XXIII

5 2 2
                                    

Sudah satu jam Biru duduk tak bergeming di salah satu bangku rumah sakit. Kedua matanya yang letih menerawang jauh keluar jendela sementara kepalanya sibuk memikirkan banyak hal yang terjadi di kehidupannya belakangan ini. Jika boleh memilih rasanya saat ini Biru ingin menghilang dari dunia, entah kemana tapi yang jelas ia tidak mau bertemu keluarga nya lagi.

"Kalau memang gak ada perubahan bawa pulang aja, ngapain lama-lama dirumah sakit?"

"Biru tentang orang yang tadi saya jelaskan, apa kamu mengenalnya?"

"Papa kena stroke, kamu kemana aja selama ini?"

Biru menghela nafas panjang seraya mengusap wajah dengan kedua tangan nya. Sungguh, ia benar-benar muak dengan hidupnya. Terutama sejak papa nya terkena stroke dan semua masalah perusahaan harus ia tangani sendiri.

"Tuan muda, ada yang mau saya sampaikan"

"Soal apa?"

Ucap Biru dengan kening mengernyit.

"Saya mau mengabarkan kalau nyonya Senja sedang mengandung dan usia kandungan nya udah enam bulan"

Ya, malam ini ialah genap 6 bulan Biru tidak menemui Senja. Kendati melarikan diri, Biru sebenarnya merasa bersalah terhadap istri nya. Setelah sadar bahwa ia telah 'memperkosa' Senja, Biru tau ia sudah melanggar perjanjian kontrak yang ia buat dan mungkin Senja sangat membencinya jika benih yang ia berikan tumbuh menjadi janin. Selain beberapa alasan utama tersebut, saat itu Biru juga masih belum bisa menerima kepergian Kei.

Biru yang kalut dan merasa terpuruk pun menghabiskan tiga bulan hidup nya di panti asuhan milik mama nya.

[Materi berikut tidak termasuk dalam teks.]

==> src/zx_mem_pkg.sv <==
/*
 * Shared definitions for the ZX80/ZX81 memory and tape-loading subsystem.
 * Holds the memory map and loader constants, the machine enums and the
 * packed structs for the CPU bus, download port and external RAM request.
 * Modules pull it in with a wildcard import in their header.
 */

`default_nettype none

package zx_mem_pkg;

	// ==================================================================
	// memory map
	// ==================================================================
	localparam int          ROM_DEPTH     = 12288;   // boot ROM bytes
	localparam logic [13:0] ROM_ZX80_BASE = 14'h2000; // 4k ZX80 image
	localparam int          TAPE_DEPTH    = 16384;
	localparam int          TAPE_AW       = 14;
	localparam logic [15:0] RAM_BASE      = 16'h4000; // tape load area
	localparam logic [15:0] P_FILE_OFFSET = 16'd9;    // .p images skip sysvars

	// ==================================================================
	// tape loader
	// ==================================================================
	localparam logic [15:0] TRAP_ZX81 = 16'h0347; // ROM load routine entry
	localparam logic [15:0] TRAP_ZX80 = 16'h0207;
	localparam logic [15:0] END_ZX81  = 16'h03C3; // first address past routine
	localparam logic [15:0] END_ZX80  = 16'h024D;
	localparam int unsigned PATCH_LEN = 7;

	// reset and clocking
	localparam logic [15:0] RESET_HOLD  = 16'hFFFF;
	localparam int          CE_DIV_BITS = 4;

	typedef enum logic {
		MODEL_ZX80,
		MODEL_ZX81
	} model_e;

	typedef enum logic [1:0] {
		MEM_1K,
		MEM_16K,
		MEM_32K,
		MEM_64K
	} mem_size_e;

	// Z80 opcodes used by the patched loader loop
	typedef enum logic [7:0] {
		OP_NOP   = 8'h00,
		OP_JR_NC = 8'h30,
		OP_SCF   = 8'h37,
		OP_XOR_A = 8'hAF,
		OP_JP    = 8'hC3
	} patch_op_e;

	typedef struct packed {
		logic [15:0] addr;
		logic [7:0]  dout;   // cpu write data
		logic        m1_n;
		logic        mreq_n;
		logic        rd_n;
		logic        wr_n;
	} cpu_bus_t;

	// index 0 is the ROM, anything else goes to tape
	typedef struct packed {
		logic        wr;
		logic [7:0]  index;
		logic [13:0] addr;
		logic [7:0]  data;
	} dl_wr_t;

	typedef struct packed {
		logic [15:0] addr;
		logic [7:0]  wdata;
		logic        we;
		logic        rd;
	} ram_req_t;

	typedef struct packed {
		model_e    model;
		mem_size_e mem_size;
	} machine_cfg_t;

endpackage

`default_nettype wire

==> src/zx_clock_enables.sv <==
/*
 * CPU clock-enable generator. A free-running counter on clk_sys gives
 * the positive and negative CPU phases, one of each per 16 clocks,
 * half a period apart.
 */

`default_nettype none

module zx_clock_enables
	import zx_mem_pkg::*;
(
	input  logic clk_sys,
	input  logic reset,
	output logic ce_cpu_p_o,
	output logic ce_cpu_n_o
);

	logic [CE_DIV_BITS-1:0] div_cnt;

	always_ff @(posedge clk_sys) begin
		if (reset) begin
			div_cnt    <= '1; // wraps to 0 on the first free cycle
			ce_cpu_p_o <= 1'b0;
			ce_cpu_n_o <= 1'b0;
		end else begin
			div_cnt    <= div_cnt + 1'b1;
			ce_cpu_p_o <= (div_cnt == '0);
			ce_cpu_n_o <= (div_cnt == CE_DIV_BITS'(1 << (CE_DIV_BITS - 1))); // mid period
		end
	end

endmodule

`default_nettype wire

Mengurung diri dikamar selama ini berhasil membuat ia merasa lebih baik.

Meski begitu Biru masih punya hati nurani, ia sengaja meminta orang kepercayaan nya untuk memantau Senja. Sekedar mengetahui bahwa wanita itu hidup dengan baik dan tidak melakukan hal-hal berbahaya. Kemudian di bulan keempat saat Biru mengaktifkan ponsel, sederet panggilan dari Billa, Senja dan pesan singkat berurutan masuk. Meski tidak ada pesan singkat atau telepon dari Kei, pesan singkat dari Billa berhasil mengalihkan perhatian Biru.

"Maksud kamu Senja...hamil?"

Tanya Biru setelah sekian menit terdiam.

"Iya tuan muda, minggu lalu saya mendapat kabar itu dari salah satu dokter yang bekerja di rumah sakit milik tuan besar"

Biru seketika itu merasa tubuhnya membeku dan lidahnya kelu, ia tidak tau haus bereaksi seperti apa atas berita tersebut.

"Tuan muda?"

"Terimakasih informasi nya"

"Baik tuan muda"

"Dan tolong tetap awasi dia"

"Terimakasih udah bersedia datang kesini"

"Bukan masalah, saya juga senang diundang ke acara penting seperti tadi"

Rangga tersenyum formal sambil menjabat tangan salah seorang dokter tua yang pagi tadi mengundang nya untuk menjadi pengisi seminar di rumah sakit. Setelah berpamitan dengan dokter tersebut Rangga tidak sengaja berpapasan dengan Biru. Ia pun berbalik, mengatur nafas, lalu menghampirinya.

"Biru, bisa bicara sebentar?"

Biru menghentikan langkah nya seraya melemparkan tatapan malas pada Rangga.

"Ada perlu apa?"

"Sambil minum kopi, gimana?"

Rangga tau kembarannya itu ragu, tetapi dengan percaya dirinya ia tersenyum dan berjalan mendahului Biru.